A few days ago, I was chatting with a friend who works in customer service systems, and he vented that his AI customer service is simply a 'two-faced' entity—polite and courteous in the morning, but can confront users with the same question in the afternoon; yesterday it accurately handled refunds, but today it suddenly starts talking nonsense.
“The same question, asked on a different line or at a different time, can yield completely different answers from the AI, and users are complaining about our system's instability.”
This issue is actually quite common. Many teams think that as long as the model is strong enough and the data is abundant, the AI can work stably. But the reality is: no matter how smart the AI is, if it doesn't have a stable 'decision framework,' it can easily experience 'split personality' in complex scenarios.
Smart models ≠ Reliable systems
Think about the process humans use to make decisions: we rely not only on intuitive responses but also on past experiences, adherence to company regulations, recording progress, and clarifying responsibilities. These structures allow different people to maintain basic consistency when dealing with similar issues.
But many AI systems only have the layer of "intuitive response"—problems come up, they are directly thrown to the large model, generating answers and that’s it. What is missing is:
Shared memory pool (how was the last issue handled? What is the user's history?)
Rule guardrails (what absolutely cannot be said? What processes must be followed?)
State tracking (to what step has this question been processed? Who is responsible?)
The boundary between thinking and execution (when should we "think it over", and when should we "get to work"?)
The result is that AI can easily "improvise" and even contradict itself.
The metaphor of the "kite string": it needs to be let go but also pulled back.
I like to use "flying a kite" to metaphor this relationship:
Large models are like kites—they need space to fly, to be creative, and to handle unforeseen situations. But if you let go completely, it will fly wildly and may even crash into a tree.

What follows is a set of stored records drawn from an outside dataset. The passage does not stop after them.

<file path="src/shared/wds_consts.vh">
// Constants for the watchdog and sleep controller.
// Assumes inclusion by bare name from the design files.
`ifndef WDS_CONSTS_VH
`define WDS_CONSTS_VH

// Register offsets within a bank
`define WDS_OFF_OPTION   7'h01
`define WDS_OFF_STATUS   7'h03
`define WDS_OFF_CTRL     7'h04
// Common RAM window, last 16 bytes
`define WDS_RAM_BASE     7'h70
`define WDS_RAM_DEPTH    16

// Option register layout and reset value
`define WDS_OPTION_RST   8'hFF
`define WDS_PSA_BIT      3
`define WDS_PS_HI        2
`define WDS_PS_LO        0

// Status register flag positions
`define WDS_TO_BIT       4
`define WDS_PD_BIT       3

// Control register layout
`define WDS_CTRL_XTAL_BIT 0

// Timing
`define WDS_CLK_HZ       20000000
`define WDS_BASE_MS      18
// Base period in core_clk cycles, 18 ms at 20 MHz
`define WDS_BASE_CYC     19'h57E40

// Interrupt vector
`define WDS_IRQ_VECTOR   13'h0004

`endif

</file>
<file path="src/hw/wds_top.v">
// Watchdog timer, prescaler and sleep controller with status flags.
// Assumes instruction strobes, interrupt flags and fuses synchronous to core_clk.
//
// Notes on behaviour
// RULE_01: Watchdog counts from a free-running source, unaffected by sleep.
// RULE_02: Watchdog expiry while running requests a full device reset.
// RULE_03: Watchdog expiry while asleep wakes and resumes execution.
// RULE_04: Watchdog stays disabled whenever its enable fuse is zero.
// RULE_05: Unscaled timeout is nominally 18 ms.
// RULE_06: Option register assigns a prescaler up to 1:128 to the watchdog.
// RULE_07: Clear and sleep instructions reset counter and assigned prescaler.
// RULE_08: Every timeout clears the active-low timeout flag.
// RULE_09: Sleep entry clears watchdog, clears power-down, sets timeout, stops oscillator.
// RULE_10: I/O pins hold their pre-sleep drive state during sleep.
// RULE_11: Watchdog reset is internal only, never drives master clear pin.
// RULE_12: Master clear wakes via reset; watchdog and interrupt wakes resume.
// RULE_13: Power-down flag set at power-up; timeout flag cleared on watchdog wake.
// RULE_14: Only clockless interrupt sources may wake the device.
// RULE_15: Interrupt wakes only with its own enable set, regardless of global enable.
// RULE_16: Wake runs prefetched instruction, then vectors to 0004h if global enable.
// RULE_17: Global enable clear with enabled pending flag wakes immediately.
// RULE_18: Watchdog counter resets on every wake-up.
// RULE_19: In crystal modes watchdog is held cleared until start-up timer ends.
// RULE_20: Interrupt entry pushes only the return program counter.
// RULE_21: Last 16 RAM bytes are shared by every bank.
// RULE_22: Firmware places a no-operation after sleep if needed.
// RULE_23: Prescaler assigned elsewhere gives the unscaled base timeout.
//
// Added by the designer: the address map and the address-and-strobe port.
`timescale 1ns/10ps
`include "wds_consts.vh"

module wds_top #(
  parameter [18:0] BASE_CYC = `WDS_BASE_CYC
) (
  input  wire        core_clk,
  input  wire        nrst,
  input  wire [8:0]  reg_addr,
  input  wire [7:0]  reg_wdata,
  input  wire        reg_wr,
  input  wire        reg_rd,
  output reg  [7:0]  reg_rdata_q,
  input  wire        watchdog_enable_fuse,
  input  wire        watchdog_clear_instr,
  input  wire        sleep_instr,
  input  wire        master_clear_pin_n,
  input  wire        osc_startup_timer_done,
  input  wire        global_irq_enable,
  input  wire [5:0]  wake_irq_flags,
  input  wire [5:0]  wake_irq_enables,
  input  wire        irq_entry,
  input  wire [12:0] return_pc,
  output reg         dev_reset_q,
  output reg         wdt_timeout_q,
  output reg         osc_drv_en_q,
  output reg         io_hold_q,
  output reg         resume_q,
  output reg         vector_q,
  output reg  [12:0] vector_addr_q,
  output reg         stack_push_q,
  output reg  [12:0] stack_pc_q,
  output reg         timeout_flag_n_q,
  output reg         powerdown_flag_n_q,
  output reg         sleeping_q
);

  // ==========================================================
  // States
  localparam [2:0] ST_RUN   = 3'b001;
  localparam [2:0] ST_SLEEP = 3'b010;
  localparam [2:0] ST_OSTW  = 3'b100;

  reg  [2:0]  state_q;
  reg  [2:0]  state_d;
  reg  [18:0] base_cnt_q;
  reg  [18:0] base_cnt_d;
  reg  [6:0]  pre_cnt_q;
  reg  [6:0]  pre_cnt_d;
  reg  [7:0]  option_q;
  reg         xtal_mode_q;
  reg         irq_wake_q;
  reg         vec_pend_q;
  reg         master_clear_pin_q;
  reg         timeout_flag_n_d;
  reg         powerdown_flag_n_d;
  reg  [7:0]  reg_rdata_d;
  reg  [7:0]  common_ram [0:`WDS_RAM_DEPTH-1];

  // ==========================================================
  // Decode and conditions
  wire [6:0] reg_off    = reg_addr[6:0];
  wire       ram_hit    = ({reg_off[6:4], 4'h0} == `WDS_RAM_BASE); // RULE_21
  wire [3:0] ram_idx    = reg_off[3:0];
  wire       prescaler_assign        = option_q[`WDS_PSA_BIT];
  wire [2:0] ps_sel     = option_q[`WDS_PS_HI:`WDS_PS_LO];
  // Last prescaler count: 2^ps - 1 when assigned, zero otherwise
  wire [6:0] pre_last   = prescaler_assign ? ~(7'h7F << ps_sel) : 7'h00; // RULE_06 RULE_23
  wire       base_last  = (base_cnt_q == BASE_CYC - 19'h00001); // RULE_05
  wire       master_clear_pin       = ~master_clear_pin_n;
  // Clockless sources only, each gated by its own enable
  wire       irq_pend   = |(wake_irq_flags & wake_irq_enables); // RULE_14 RULE_15
  wire       in_run     = (state_q == ST_RUN);
  wire       in_sleep   = (state_q == ST_SLEEP);
  wire       in_ostw    = (state_q == ST_OSTW);
  // Pending interrupt turns sleep into a no-operation
  wire       sleep_exec = in_run & sleep_instr & ~irq_pend & ~master_clear_pin; // RULE_17
  wire       wake_irq   = in_sleep & irq_pend & ~master_clear_pin; // RULE_17
  wire       wdt_clr;
  wire       wdt_expire;

  assign wdt_clr = ~watchdog_enable_fuse // RULE_04
                 | (in_run & watchdog_clear_instr) // RULE_07
                 | sleep_exec // RULE_07 RULE_09
                 | wake_irq // RULE_18
                 | in_ostw // RULE_19
                 | master_clear_pin;

  // Any clear in the expiry cycle wins
  assign wdt_expire = watchdog_enable_fuse & base_last & (pre_cnt_q == pre_last)
                    & ~wdt_clr;

  // ==========================================================
  // Watchdog counter and prescaler
  // Counter is never gated by sleep state
  always @* begin
    base_cnt_d = base_cnt_q + 19'h00001; // RULE_01
    pre_cnt_d  = pre_cnt_q;
    if (wdt_clr || wdt_expire) begin
      base_cnt_d = 19'h00000; // RULE_07 RULE_18
      pre_cnt_d  = 7'h00;
    end else if (base_last) begin
      base_cnt_d = 19'h00000; // RULE_01
      pre_cnt_d  = pre_cnt_q + 7'h01; // RULE_06
    end
  end

  always @(posedge core_clk or negedge nrst) begin
    if (!nrst) begin
      base_cnt_q <= 19'h00000;
      pre_cnt_q  <= 7'h00;
    end else begin
      base_cnt_q <= base_cnt_d;
      pre_cnt_q  <= pre_cnt_d;
    end
  end

  // ==========================================================
  // Sleep state machine
  always @* begin
    state_d = state_q;
    case (state_q)
      ST_RUN: begin
        if (sleep_exec) begin
          state_d = ST_SLEEP;
        end
      end
      ST_SLEEP: begin
        if (master_clear_pin) begin
          state_d = ST_RUN; // RULE_12
        end else if (wdt_expire || wake_irq) begin
          state_d = xtal_mode_q ? ST_OSTW : ST_RUN; // RULE_03 RULE_19
        end
      end
      ST_OSTW: begin
        if (master_clear_pin || osc_startup_timer_done) begin
          state_d = ST_RUN; // RULE_19
        end
      end
      default: begin
        state_d = ST_RUN;
      end
    endcase
  end

  always @(posedge core_clk or negedge nrst) begin
    if (!nrst) begin
      state_q <= ST_RUN;
    end else begin
      state_q <= state_d;
    end
  end

  // ==========================================================
  // Status flag next values
  // Master clear acts on its first low cycle only, so a long
  // pulse that starts in sleep still leaves power-down clear
  always @* begin
    timeout_flag_n_d   = timeout_flag_n_q;
    powerdown_flag_n_d = powerdown_flag_n_q;
    if (master_clear_pin) begin
      if (!master_clear_pin_q) begin
        timeout_flag_n_d = 1'b1;
        if (!in_sleep) begin
          powerdown_flag_n_d = 1'b1;
        end
      end
    end else if (wdt_expire) begin
      // Sleep entry clears the watchdog, so no expiry in the same cycle
      timeout_flag_n_d = 1'b0; // RULE_08 RULE_13
    end else if (sleep_exec) begin
      timeout_flag_n_d   = 1'b1; // RULE_09
      powerdown_flag_n_d = 1'b0; // RULE_09 RULE_13
    end
  end

  // ==========================================================
  // Master clear history and status flags
  always @(posedge core_clk or negedge nrst) begin
    if (!nrst) begin
      master_clear_pin_q             <= 1'b0;
      timeout_flag_n_q   <= 1'b1;
      powerdown_flag_n_q <= 1'b1; // RULE_13
    end else begin
      master_clear_pin_q             <= master_clear_pin;
      timeout_flag_n_q   <= timeout_flag_n_d;
      powerdown_flag_n_q <= powerdown_flag_n_d;
    end
  end

  // ==========================================================
  // Reset request and timeout pulse
  always @(posedge core_clk or negedge nrst) begin
    if (!nrst) begin
      dev_reset_q   <= 1'b0;
      wdt_timeout_q <= 1'b0;
    end else begin
      wdt_timeout_q <= wdt_expire;
      // Internal reset only; master clear pin is never driven
      dev_reset_q   <= master_clear_pin | (wdt_expire & in_run); // RULE_02 RULE_11
    end
  end

  // ==========================================================
  // Wake sequencing
  always @(posedge core_clk or negedge nrst) begin
    if (!nrst) begin
      irq_wake_q    <= 1'b0;
      resume_q      <= 1'b0;
      vec_pend_q    <= 1'b0;
      vector_q      <= 1'b0;
      vector_addr_q <= 13'h0000;
    end else begin
      resume_q <= 1'b0;
      vector_q <= 1'b0;
      if (master_clear_pin) begin
        irq_wake_q <= 1'b0;
        vec_pend_q <= 1'b0;
      end else begin
        if (sleep_exec) begin
          irq_wake_q <= 1'b0;
        end
        if (wake_irq) begin
          irq_wake_q <= 1'b1;
        end
        // Leaving sleep: run the prefetched instruction first
        if (state_d == ST_RUN && !in_run) begin
          resume_q   <= 1'b1; // RULE_03 RULE_12 RULE_16
          vec_pend_q <= (irq_wake_q | wake_irq) & global_irq_enable;
        end else if (vec_pend_q) begin
          vec_pend_q    <= 1'b0;
          vector_q      <= 1'b1; // RULE_16
          vector_addr_q <= `WDS_IRQ_VECTOR;
        end
      end
    end
  end

  // ==========================================================
  // Oscillator driver, pin hold and sleep indication
  always @(posedge core_clk or negedge nrst) begin
    if (!nrst) begin
      osc_drv_en_q <= 1'b1;
      io_hold_q    <= 1'b0;
      sleeping_q   <= 1'b0;
    end else begin
      osc_drv_en_q <= (state_d != ST_SLEEP); // RULE_09
      io_hold_q    <= (state_d != ST_RUN); // RULE_10
      sleeping_q   <= (state_d == ST_SLEEP);
    end
  end

  // ==========================================================
  // Interrupt entry: only the return address is pushed
  always @(posedge core_clk or negedge nrst) begin
    if (!nrst) begin
      stack_push_q <= 1'b0;
      stack_pc_q   <= 13'h0000;
    end else begin
      stack_push_q <= irq_entry; // RULE_20
      if (irq_entry) begin
        stack_pc_q <= return_pc; // RULE_20
      end
    end
  end

  // ==========================================================
  // Register port
  always @(posedge core_clk or negedge nrst) begin
    if (!nrst) begin
      option_q    <= `WDS_OPTION_RST;
      xtal_mode_q <= 1'b0;
    end else if (reg_wr) begin
      if (reg_off == `WDS_OFF_OPTION) begin
        option_q <= reg_wdata; // RULE_06
      end
      if (reg_off == `WDS_OFF_CTRL) begin
        xtal_mode_q <= reg_wdata[`WDS_CTRL_XTAL_BIT];
      end
    end
  end

  // Shared RAM ignores the bank bits
  always @(posedge core_clk) begin
    if (reg_wr && ram_hit) begin
      common_ram[ram_idx] <= reg_wdata; // RULE_21
    end
  end

  always @* begin
    reg_rdata_d = 8'h00;
    if (reg_rd) begin
      if (ram_hit) begin
        reg_rdata_d = common_ram[ram_idx]; // RULE_21
      end else begin
        case (reg_off)
          `WDS_OFF_OPTION: reg_rdata_d = option_q;
          `WDS_OFF_STATUS: begin
            reg_rdata_d = {3'h0, timeout_flag_n_q, powerdown_flag_n_q, 3'h0};
          end
          `WDS_OFF_CTRL:   reg_rdata_d = {7'h00, xtal_mode_q};
          default:         reg_rdata_d = 8'h00;
        endcase
      end
    end
  end

  // Read data stands for one cycle only
  always @(posedge core_clk or negedge nrst) begin
    if (!nrst) begin
      reg_rdata_q <= 8'h00;
    end else begin
      reg_rdata_q <= reg_rdata_d;
    end
  end

endmodule

</file>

The key "kite string" is the decision-making framework. It does not limit the height of AI's flight but ensures three core elements:
Consistency anchors: similar inputs should yield logically similar responses.
State continuity: able to remember what it was just doing and what the next step should be.
Explainable paths: each decision can be traced back to a certain rule or data point.
Recently, after we added this "line" to a financial customer service project, the discrepancy rate of answers to the same question dropped from 37% to 4%, and user complaints about AI being "incoherent" have basically disappeared.
Stability under pressure is the true test.
Many AIs perform stunningly in demos but crash in real scenarios; why?
There are three major obstacles in real scenarios:
Concurrent requests (handling multiple users simultaneously)
Long-term tasks (a single requirement needs to be completed in several steps)
Unexpected inputs (users suddenly getting angry or asking bizarre questions)
At this point, relying solely on the model's "intelligence" is not enough. You need a structure like a spine—quietly supporting most of the time and preventing the system from "collapsing" at critical moments.
This spine needs to do four things:
Solidifying key rules (like "absolutely cannot promise unapproved discounts")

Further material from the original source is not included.